Leica, film, snaps, chronicles, cliches

Murraylands: a snapshot

I was on my way to Canberra. It was early in the morning and I was  driving through the Murraylands  heading towards  Wellington  to catch the ferry  across the River Murray. The days journey was  to go to Talem Bend, travel  the Mallee Highway, and have an overnight stop at Hay in NSW. I was  hoping to take some photos of the exposed roots of the redgums along the Murrumbidgee for the Edgelands project. 

I was travelling alongside  Lake Alexandrina and it was the light and the colours that caught my eye.  So I  made a cliched 'on the road' photo with my decades old one lens/one camera. It is photography with a rangefinder camera. A spontaneous snapshot with its  trace of the real.  

Whilst making the photo I realised that the Leica rangefinder film camera is basically a relic  in a world of automation and algorithms; in a world where photography is now produced through a mathematical set of rules that work autonomously, without human interference and which are self-correcting. You press the button and the program takes over to produce a data set cheaply and easily.  Perfection.

A current view is that though  the  technology is different, the photographer’s eye remains the same.   The photographer’s eye refers to a way of seeing and so  to  John Szarkowski's 1966  book, The Photographer's Eye: A Way of Seeing  that was seen as an introduction to the visual language of photography.  In it he argues that photography is fundamentally different from other picture-making processes in that it is based on selection rather than synthesis – the photographer takes elements of the real world for his picture, whereas the painter makes the elements of his picture from scratch. 

This is part of a broader  argument for the place of photography as an art-form and defining the unique characteristics that differentiate it from other visual art-forms such as painting. His essay is an exposition of the Modernist idea of medium specificity applied to photography. The modernist assumption here is  that what defines an art-form are the specific characteristics of the medium itself rather than, for example, the  field of photography and  the purposes and uses to which the medium is put. 

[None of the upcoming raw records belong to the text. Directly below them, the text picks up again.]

### src/rtl/mdr_unit.sv
// Memory data register: loads from the C bus or from data memory.
// Optional MDR_SIGN_EXT_EN adds sign-extended byte loads.
module mdr_unit #(
    parameter int DATA_W  = 16,
    parameter int LANES   = DATA_W / 8,
    parameter int SEL_W   = $clog2(LANES),
    parameter int TIMEOUT = 15
) (
    input  logic              clk,
    input  logic              rst,
    input  logic [DATA_W-1:0] cbus_in,
    input  logic              load_c,
    input  logic              rd_req,
    input  logic              byte_mode,
    input  logic [SEL_W-1:0]  byte_sel,
`ifdef MDR_SIGN_EXT_EN
    input  logic              sign_ext,
`endif
    output logic              mem_rd_en,
    input  logic [DATA_W-1:0] mem_rd_data,
    input  logic              mem_rd_valid,
    output logic [DATA_W-1:0] mdr_out,
    output logic              busy,
    output logic              done,
    output logic              rd_err
);

    typedef enum logic {
        S_IDLE,
        S_WAIT
    } state_t;

    localparam logic [7:0] LAST = 8'(TIMEOUT - 1);

    state_t            state_q, state_n;
    logic [7:0]        cnt_q, cnt_n;
    logic [DATA_W-1:0] mdr_q, mdr_n;
    logic              done_q, done_n;
    logic              err_q, err_n;
    logic              bm_q, bm_n;
    logic [SEL_W-1:0]  sel_q, sel_n;
    logic              sx_q, sx_n;
    logic              sx_in;
    logic [7:0]        lane;
    logic [DATA_W-1:0] cap;

`ifdef MDR_SIGN_EXT_EN
    assign sx_in = sign_ext;
`else
    assign sx_in = 1'b0;
`endif

    // Pick the latched byte lane out of the memory read data.
    always_comb begin
        lane = 8'h00;
        for (int i = 0; i < LANES; i++) begin
            if (sel_q == SEL_W'(i)) begin
                lane = mem_rd_data[8*i +: 8];
            end
        end
    end

    // Format captured read data: full word or extended byte.
    always_comb begin
        if (bm_q) begin
            cap = {{(DATA_W-8){sx_q & lane[7]}}, lane};
        end else begin
            cap = mem_rd_data;
        end
    end

    // Next-state and datapath update logic.
    always_comb begin
        state_n = state_q;
        cnt_n   = cnt_q;
        mdr_n   = mdr_q;
        done_n  = 1'b0;
        err_n   = err_q;
        bm_n    = bm_q;
        sel_n   = sel_q;
        sx_n    = sx_q;
        unique case (state_q)
            S_IDLE: begin
                if (load_c) begin
                    mdr_n = cbus_in;
                end else if (rd_req) begin
                    bm_n    = byte_mode;
                    sel_n   = byte_sel;
                    sx_n    = sx_in;
                    cnt_n   = 8'd0;
                    err_n   = 1'b0;
                    state_n = S_WAIT;
                end
            end
            S_WAIT: begin
                if (mem_rd_valid) begin
                    mdr_n   = cap;
                    done_n  = 1'b1;
                    state_n = S_IDLE;
                end else if (cnt_q == LAST) begin
                    err_n   = 1'b1;
                    state_n = S_IDLE;
                end else begin
                    cnt_n = cnt_q + 8'd1;
                end
            end
            default: state_n = S_IDLE;
        endcase
    end

    // State and data registers with synchronous reset.
    always_ff @(posedge clk) begin
        if (rst) begin
            state_q <= S_IDLE;
            cnt_q   <= 8'd0;
            mdr_q   <= '0;
            done_q  <= 1'b0;
            err_q   <= 1'b0;
            bm_q    <= 1'b0;
            sel_q   <= '0;
            sx_q    <= 1'b0;
        end else begin
            state_q <= state_n;
            cnt_q   <= cnt_n;
            mdr_q   <= mdr_n;
            done_q  <= done_n;
            err_q   <= err_n;
            bm_q    <= bm_n;
            sel_q   <= sel_n;
            sx_q    <= sx_n;
        end
    end

    assign busy      = (state_q == S_WAIT);
    assign mem_rd_en = (state_q == S_WAIT);
    assign mdr_out   = mdr_q;
    assign done      = done_q;
    assign rd_err    = err_q;

endmodule
### config.mk
export PLATFORM = sky130hd
export DESIGN_NAME = mdr_unit
export DESIGN_NICKNAME = d
export VERILOG_FILES = /design/src/rtl/mdr_unit.sv
export SDC_FILE = /design/constraint.sdc
export NUM_CORES = 1
export LEC_CHECK = 0
export ABC_AREA = 1
export CORE_MARGIN = 10
export CORE_UTILIZATION = 35
export DETAILED_ROUTE_END_ITERATION = 8
export PLACE_DENSITY = 0.77
export SKIP_LAST_GASP = 1
export SLEW_MARGIN = 20
export SYNTH_ARGS = -nofsm -noshare
export SYNTH_HDL_FRONTEND = slang
export SYNTH_SLANG_ARGS = --single-unit
### constraint.sdc
create_clock -name clk -period 1.75 [get_ports clk]
set_input_delay 0.525 -clock clk [delete_from_list [all_inputs] [get_ports clk]]
set_output_delay 0.525 -clock clk [all_outputs]
set_load 0.01 [all_outputs]
==> results.cfg <==
[logic_synthesis]
ys_seq_area_share_pct = 37.4
yosys-top-cells-area = sky130_fd_sc_hd__dfxtp_1, sky130_fd_sc_hd__nand2_1, sky130_fd_sc_hd__o21ai_0
synthesized_cell_area_sq_um = 1550
synth_area_leader_cell = sky130_fd_sc_hd__dfxtp_1
yosys.cell_types.count = 25
synth-adder-area-share_pct = 1.61
synth-seq-cells = 29
post_synthesis_compound_gate_area_fraction_pct = 22.1
synth.mux.area_fraction_pct = 0
synth_fp_nets = 265
synthesis.area_per_instance_sq_um = 6.94
synth_top_area_share_pct = 37.4
synthCells = 224
share_of_the_synthesized_netlist_area_taken_by_xor_and_xnor_gates_pct = 0
synth_top_family_by_area = simple AND/OR/NAND/NOR gates
synthSimpleGateAreaFrac_pct = 26.8
yosysWarnings = 0

[sta]
worst_pin_slew_ns = 0.422
timing.final.crit_share_pct = 96.7
min_period_ns = 1.69
final.setup.tns_ns = 0
final-hold-violation-count = 0
rsz_0062_raised_after_global_routing = no
worst_clock_skew_ns = 0.00764
final-max-slew-violation-count = 0
final-setup-viol-count = 0
relSlewSlack_pct = 71.8
fmax_ghz = 0.591

[route]
detailedRoute.firstIterationViolations = 88
totalWireLength_um = 4490
met2RoutedLength_um = 2270
routed-via-count = 1621
drt-wirelength-per-cell_um = 13.4
dr_wl_met3_um = 234
dr.max_layer_used = met4
drt-vias-per-instance = 4.84
ant_nets = 0
drc = 0
wl_met1_um = 1850
drt_pass1_iterations = 4

[floorplanning]
initial_core_util_pct = 35.9
core.rowCount = 24
ios = 59
die_y_um = 86.6
design.die.area_sq_um = 7510
core_region_area_sq_um = 4320
die_w_um = 86.6

[grt]
gr-usage-all-layers_pct = 11.6
gr-total-overflow = 0
first_pass_grt_wire_length_um = 7070
antenna_found_initial = 0
pin_count_of_the_biggest_net_entering_global_routing = 33
vias_in_the_first_global_route = 1500

[layout]
finalNetCount = 323
num-fill-cells = 429
drive_gt1_share_pct = 8.13
area_delta_synth_final_pct = 46.8
antennaDiodeCount = 0

[clock_tree]
post_cts_repair_setup_buffers = 0
htree_num_levels = 2
clock_sink_count = 29
num_cts_buffers = 5
tritoncts = yes
clkTransAtPathRegs_ns = 0.07
clk_latency_ns = 0.28
cts_max_path_buffers = 2
root_buffer_cell = sky130_fd_sc_hd__clkbuf_8

[critical_path]
crit_arrival_ns = 1.17
endpoint_kind_of_the_worst_setup_timing_path = output port
critical_path_buf_inv_count = 1
crit_slowest_cell = sky130_fd_sc_hd__clkdlybuf4s50_1
critPathMaxFanout = 2
crit_family = buffers and inverters
setup.worst_path.start_class = flip-flop
crit_path_cell_chain = clkdlybuf4s50_1
worst_ep_required_time_ns = 1.22
critical_path_class = reg -> out
max_stage_delay_ns = 0.55

[place]
port_buffers = 58
globalplace.congestion = 0.879
detailedPlacementHpwl_um = 3470

[power_and_ir_drop]
vdd_ir_drop_max_v = 0.000350
cellPowerDensity_nw_per_um2 = 745
fin_total_pwr_mw = 1.70
power.static_leakage_nw = 0.961

[min_path]
min-delay-path-class = reg -> reg

[job]
maxCapViolations = 0

[status]
status = completed
-- cells in the mapped netlist, drive strengths merged --
master and count:
clkbuf 1, nor2 17, o21ai 29, inv 25
a21oi 16, ha 2, nand4 1, a31oi 17
o21bai 1, or2 9, buf 12, nand3 13
nand2 52, dfxtp 29
-- registers in the layout, indices dropped and copies added, names as in the netlist --
name     count
mdr_out     16
cnt_q        8
rd_err       1
done         1
busy         1
sel_q        1
bm_q         1
-- where the power goes --
part | internal (mW) | switching [mW] | total [mW]
clock | 0.355 | 0.260 | 0.615
combinational | 0.201 | 0.153 | 0.354
sequential | 0.705 | 0.0243 | 0.729
total | 1.26 | 0.437 | 1.70
-- cell type report --
class                      count  area [sq um]  share of cell area (%)
sequential                    29           581                    25.5
clock buffer                   7          96.3                    4.22
clock inverter                 1          5.00                   0.219
multi-input combinational    157           785                    34.4
inverter                      25          96.3                    4.22
timing repair buffer          64           653                    28.6
tap                           52          65.1                    2.85
-- worst paths after layout --
| path | cells past startpoint | to | slack [ns] | startpoint |
|---|---|---|---|---|
| max | 1 | mdr_out[15] | 0.06 | mdr_out[15] |
| min | 2 | sel_q | 0.49 | sel_q |
| max reg2reg | 10 | cnt_q[5] | 0.37 | cnt_q[0] |
| min reg2reg | 2 | sel_q | 0.49 | sel_q |
-- metal layers --
layer / GRT usage [%] / vias up
met2: 19.1 / 38
li1: - / 854
met5: 0 / -
met3: 2.91 / 9
met1: 13.2 / 720
met4: 6.63 / 0
-- stage by stage --
stage	cell area (sq um)	cells	hold slack [ns]	setup WS, ns	utilization, %
2_1_floorplan	1550	224	0.454	0.507	-
3_3_place_gp	2180	327	0.466	0.0576	50.3
3_5_place_dp	2180	327	0.470	0.0128	50.3
4_1_cts	2280	335	0.487	0.0367	52.7
5_1_grt	2280	335	0.522	0.0105	52.7
6_report	2280	335	0.485	0.0572	52.7
-- placed cells by master, fill, tap and decap left out, types with 2 or more instances in the layout --
master and count:
sky130_fd_sc_hd__ha_1 2, sky130_fd_sc_hd__nand2_2 2, sky130_fd_sc_hd__or2_0 8, sky130_fd_sc_hd__nand3_1 12
sky130_fd_sc_hd__buf_12 2, sky130_fd_sc_hd__dfxtp_1 29, sky130_fd_sc_hd__nand2_1 49, sky130_fd_sc_hd__inv_1 23
sky130_fd_sc_hd__nor2_1 16, sky130_fd_sc_hd__a31oi_1 17, sky130_fd_sc_hd__o21ai_1 3, sky130_fd_sc_hd__a21oi_1 16
sky130_fd_sc_hd__clkdlybuf4s50_1 57, sky130_fd_sc_hd__clkbuf_8 7, sky130_fd_sc_hd__buf_4 4, sky130_fd_sc_hd__o21ai_0 25
-- kinds of logic after synthesis --
| group | Yosys count |
|---|---|
| buffers and inverters | 38 |
| AND/OR/NAND/NOR | 92 |
| flip-flops | 29 |
| AO/OA/AOI/OAI | 63 |
| adder cells (fa/ha/maj) | 2 |
-- repair_timing --
| item | in CTS | in global routing |
|---|---|---|
| gates resized for setup | 0 | 1 |
| hold buffers | 0 | 0 |
| setup endpoints to repair | 0 | 1 |
Power figures use the tool's default switching activity.
==> RTL change 1: new RTL, same settings <==
Register the outputs `mem_rd_en` and `busy`, cleared by the reset; this adds one clock of latency there. The other outputs are not delayed to match.
--- a/src/rtl/mdr_unit.sv
+++ b/src/rtl/mdr_unit.sv
@@ -131,8 +131,15 @@
         end
     end
 
-    assign busy      = (state_q == S_WAIT);
-    assign mem_rd_en = (state_q == S_WAIT);
+    always_ff @(posedge clk) begin
+        if (rst) begin
+            mem_rd_en <= '0;
+            busy      <= '0;
+        end else begin
+            mem_rd_en <= (state_q == S_WAIT);
+            busy      <= (state_q == S_WAIT);
+        end
+    end
     assign mdr_out   = mdr_q;
     assign done      = done_q;
     assign rd_err    = err_q;
Check against the original RTL: not equivalent (Yosys sat finds a counterexample within 4 cycles, from zero or initial values and one cycle with rst high).
==> RTL change 1 against the original RTL <==
Via count fell by 1.5%. Hold slack improved by 0.0046 ns. Routed wire length rose by 2.1%. Sequential cell count rose by 1. Synthesized area barely moved. Register-to-register slack got worse by 0.05 ns. Non-clock buffer count rose by 1. Global-route usage rose by 0.95 points. Total power rose by 0.86%. Fmax fell by 0.43%. Critical path type unchanged. Critical path depth did not move. Worst setup slack got worse by 0.0073 ns. Design area fell by 0.49%.
==> RTL change 1: results (changes against the original RTL) <==
Status
  – Outcome: completed

Global routing
  – Routing usage on met1: 14.0% (+0.81 points)
  – Largest net degree at the start of global routing: 25 (-24%)
  – M3 GR Usage: 3.75% (+0.84 points)
  – Met2 Track Usage GR: 21.1% (+2.0 points)
  – First-pass GRT wire length: 7450 µm (+5.3%)
  – Overall routing resource usage: 12.5% (+0.95 points)

Worst setup path
  – Slowest cell on the critical path: clkdlybuf4s50_1
  – Flop2flop setup slack: 0.32 ns (-0.05 ns)
  – Crit path from: mdr_out[14]
  – Capture point of the worst path: mdr_out[14]
  – Reg2reg end: cnt_q[7]
  – Reg2reg path depth: 9 (-1)

Routing
  – Met2 routed WL: 2320 µm (+1.9%)
  – DR WL met3: 302 µm (+29%)
  – Initial DRC Count: 76 (-14%)
  – Wirelength per Cell: 13.9 µm (+3.7%)

STA
  – Clock skew: 0.00397 ns (-0.00367 ns)
  – Period Utilization, post-route: 97.1% (+0.42 points)
  – Slew HR: 79.2% (+7.4 points)

Synthesis
  – Sequential share of the synthesized area: 38.6% (+1.3 points)
  – Area contributors post-synth: dfxtp_1 39%, nand2_1 13%, nor2_1 6.5%, a31oi_2 5.6%, o21ai_1 5.1%
  – Commonest cells in the netlist: 54 x nand2_1, 30 x dfxtp_1, 27 x nor2_1
  – Post-synth top flop: dfxtp_1
  – Syn_nets: 258 (-2.6%)
  – Unique masters post-synth: 24 (-4.0%)

Cells and area
  – Layout cells sized above 1: 8.63% (+0.51 points)
  – Fillers: 441 (+2.8%)
  – Final net count: 320 (-0.93%)

Power
  – Maximum vdd drop: 0.000406 V (+16%)

Placement
  – RePlAce Congestion: 0.892 (+1.5%)
  – Post-place setup slack: 0.0248 ns (+0.0119 ns)
[RTL change 1: cell count changes in the layout (fill, tap and decap cells not counted), moves of 5 or more]
cell     before  now
nand2_1      49   54
a21oi_1      16    5
nor2_1       16   27
o21ai_0      25   14
a31oi_2       0    7
a31oi_1      17   10
or2_0         8    1
o21ai_1       3   16
[RTL change 1: cell families (layout without fill, tap and decap cells)]
kind of cell	count (synthesis)	in the layout	share of synthesized area (%)
adders and majority gates	2	2	1.61
and+or+nand+nor	100	100	26.3
buffers and inverters	30	91	10.9
DFF	30	30	38.6
xor gates and xnor gates	2	2	1.13
AOI/OAI and AO/OA	53	53	21.5
[RTL change 1: worst min-delay path by stage]
stage	startpoint	end	slack (ns)	cells after the start
after global routing	sel_q	sel_q	0.53	2
after CTS	rd_err	rd_err	0.50	2
final	rd_err	rd_err	0.49	2
after detailed placement	rd_err	rd_err	0.47	2
after floorplan	cnt_q[0]	cnt_q[0]	0.45	1
after global placement	sel_q	sel_q	0.47	2
[RTL change 1: report_power, final]
group	internal, µW	switching, µW
clock network	303	251
logic	220	177
registers	733	29.5
total	1260	457
[RTL change 1: stage by stage]
step | util [%] | hold slack, ns | area [µm²] | total power [µW] | instances
finish | 52.5 | 0.490 | 2270 | 1710 | 330
global route | 52.5 | 0.529 | 2270 | 1800 | 330
CTS | 52.4 | 0.498 | 2270 | 1740 | 330
detailed placement | 50.5 | 0.474 | 2180 | 1180 | 324
global placement | 50.5 | 0.465 | 2180 | 1170 | 324
floorplan | - | 0.450 | 1560 | 967 | 217
[RTL change 1: final cells by class]
type / instances / share of cell area (%)
Clock buffer: 6 / 3.64
Sequential cell: 30 / 26.5
Timing Repair Buffer: 65 / 29.1
Multi-Input combinational cell: 157 / 34.6
Inverter: 20 / 3.31
Tap cell: 52 / 2.87
==> RTL change 2: new RTL, config.mk and constraints unchanged <==
Made on the original files. The option `MDR_SIGN_EXT_EN` is turned on by a define.
--- a/src/rtl/mdr_unit.sv
+++ b/src/rtl/mdr_unit.sv
@@ -1,5 +1,7 @@
 // Memory data register: loads from the C bus or from data memory.
 // Optional MDR_SIGN_EXT_EN adds sign-extended byte loads.
+`define MDR_SIGN_EXT_EN
+
 module mdr_unit #(
     parameter int DATA_W  = 16,
     parameter int LANES   = DATA_W / 8,
Interface: changed (added sign_ext); port bits go from 59 to 60. The function was not compared with the original's and may differ.
==> RTL change 2 against the original RTL <==
Synthesized area grew 4.2%. Count of clock-buffer cells in the layout is the same. Total power about the same. Critical path depth did not move. Sequential share of layout area down 0.15 points. Sequential cell count grew 1. Worst setup slack lost 0.013 ns. Global-route usage up 1.7 points. Routed wire length grew 7.2%. Clock power is 8.5% lower. Design area increased by 4.1%. Synthesized cell count is 5.8% higher. Highest routed layer unchanged.
==> RTL change 2: results (changes against the original RTL) <==
Global routing
  – M3 GR Usage: 5.66% (+2.8 points)
  – Routing usage on met1: 15.8% (+2.6 points)
  – Met2 Track Usage GR: 20.6% (+1.5 points)
  – First-pass GRT wire length: 8370 µm (+18%)
  – Overall routing resource usage: 13.2% (+1.7 points)
  – Number of global-route vias before repair: 1781 (+19%)

Placement
  – DP Wirelength: 3750 µm (+8.3%)
  – Dpl cell area: 0.00228 mm² (+4.8%)
  – Number of I/O port buffers: 59 (+1.7%)
  – Post-place setup slack: -0.114 ns (-0.127 ns)
  – RePlAce Congestion: 0.819 (-6.8%)

Power
  – Maximum vdd drop: 0.000448 V (+28%)
  – Internal Power: 1260 µW (-0.25%)
  – Leak pwr: 0.000939 µW (-2.3%)

Cells and area
  – Finished Layout Cells: 351 (+4.8%)
  – Layout cells sized above 1: 8.36% (+0.23 points)
  – P&R area growth vs syn: 46.6%
  – Final net count: 340 (+5.3%)
  – Non-clk buf share: 29.0% (+0.36 points)
  – Logic inverters: 18 (-28%)
  – Register area: 601 µm² (+3.4%)
  – Clock buffers and inverters, area share: 3.85% (-0.60 points)
  – Multi-input combinational area share: 36.3% (+1.9 points)
  – Number of non-clock buffers in the layout: 67 (+4.7%)
  – Fillers: 430 (+0.23%)
  – Multi-input gate count: 176 (+12%)

Routing
  – Total Wirelength: 4810 µm (+7.2%)
  – M1 WL: 2100 µm (+14%)
  – Met2 routed WL: 2180 µm (-4.3%)
  – Avg Vias per Cell: 4.96 (+2.4%)
  – DR WL met3: 441 µm (+88%)
  – Initial DRC Count: 91 (+3.4%)

Synthesis
  – Commonest cells in the netlist: 46 x nand2_1, 37 x o21ai_0, 32 x nor2_1
  – Area contributors post-synth: dfxtp_1 37%, o21ai_0 11%, nand2_1 11%, a21oi_1 8.3%, nor2_1 7.4%
  – Compound-Gate Fraction of Synth Area: 24.3% (+2.3 points)
  – Adder-Cell Fraction of Synth Area: 1.55% (-0.065 points)
  – Yosys reg bits: 30 (+3.4%)
  – Post-Syn Area: 0.00162 mm² (+4.2%)
  – Sequential share of the synthesized area: 37.1% (-0.26 points)
  – Synth Instances: 237 (+5.8%)
  – Syn_nets: 279 (+5.3%)

Job
  – Maxcap violations: 0 (unchanged)

Worst setup path
  – Reg2reg path depth: 9 (-1)
  – CP max FO: 2 (unchanged)
  – Reg2reg end: cnt_q[4]
  – Capture point of the worst path: mdr_out[12]
  – Crit path from: mdr_out[12]

STA
  – Worst Slack Setup Final: 0.0440 ns (-0.0132 ns)
  – Least-Margin Pin Slew: 0.270 ns (-0.152 ns)
  – Clock skew: 0.00196 ns (-0.00568 ns)

Min path
  – Hold Path Stages: 1 (-1)
  – Hold endpoint: cnt_q[0]
  – Hold wc startpoint: cnt_q[0]

Status
  – Outcome: completed
RTL change 2: cell types whose count changed after synthesis, sizes merged, moves of 2 or more:
| cell | unedited run | this run |
|---|---|---|
| a21oi | 16 | 27 |
| nor2 | 17 | 33 |
| o21ai | 29 | 38 |
| inv | 25 | 17 |
| or2 | 9 | 0 |
| nand2 | 52 | 50 |
| a31oi | 17 | 8 |
RTL change 2: cells by family (layout without fill, tap and decap cells):
family | Yosys count | in the layout
buf+inv | 31 | 93
compound gates | 75 | 75
simple gates | 99 | 99
flops | 30 | 30
fa+ha+maj | 2 | 2
RTL change 2: power by group through the flow:
| stage | clock [µW] | sequential, µW | combinational (µW) |
|---|---|---|---|
| after CTS | 577 | 759 | 382 |
| after global placement | 0 | 771 | 374 |
| final | 563 | 758 | 379 |
| after global routing | 607 | 764 | 421 |
| after detailed placement | 0 | 772 | 381 |
| after floorplan | 0 | 785 | 150 |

 Consequently, art photography’s achievements are based largely on an aesthetic of the photographic – meaning that there are distinct inherent properties of the medium itself that give it value as an art-form, and the skilled practitioner can employ these properties in order to produce expressive work. The assumption here is that art photography functions as an expression of the photographer’s interior, a vehicle for his/her thoughts, feelings and so on. Art photography defined itself in opposition to the commercial applications of photography (e.g. advertising) and snapshots.  

Why snapshots? Because snapshots are assumed to involve the repudiation of subjectivity and self-expression and involve remembrance for others.  Modernist photography, in contrast,  effectively ignored the role of the beholder, was complete in and of itself, and  functioned as a direct vehicle for the aesthetic concerns of the artist. It is what Michael Fried  has called an anti-theatrical tradition the visual arts that sought to produce art which denied the presence of a beholder by producing work that portrayed people in states of absorption – turned away from the viewer and engrossed in some activity that demands their complete attention. 

Snapshot photography relies largely on the viewer constructing meaning for themselves when beholding the photograph, rather than it being a medium that carries intentionality on the part of the creator.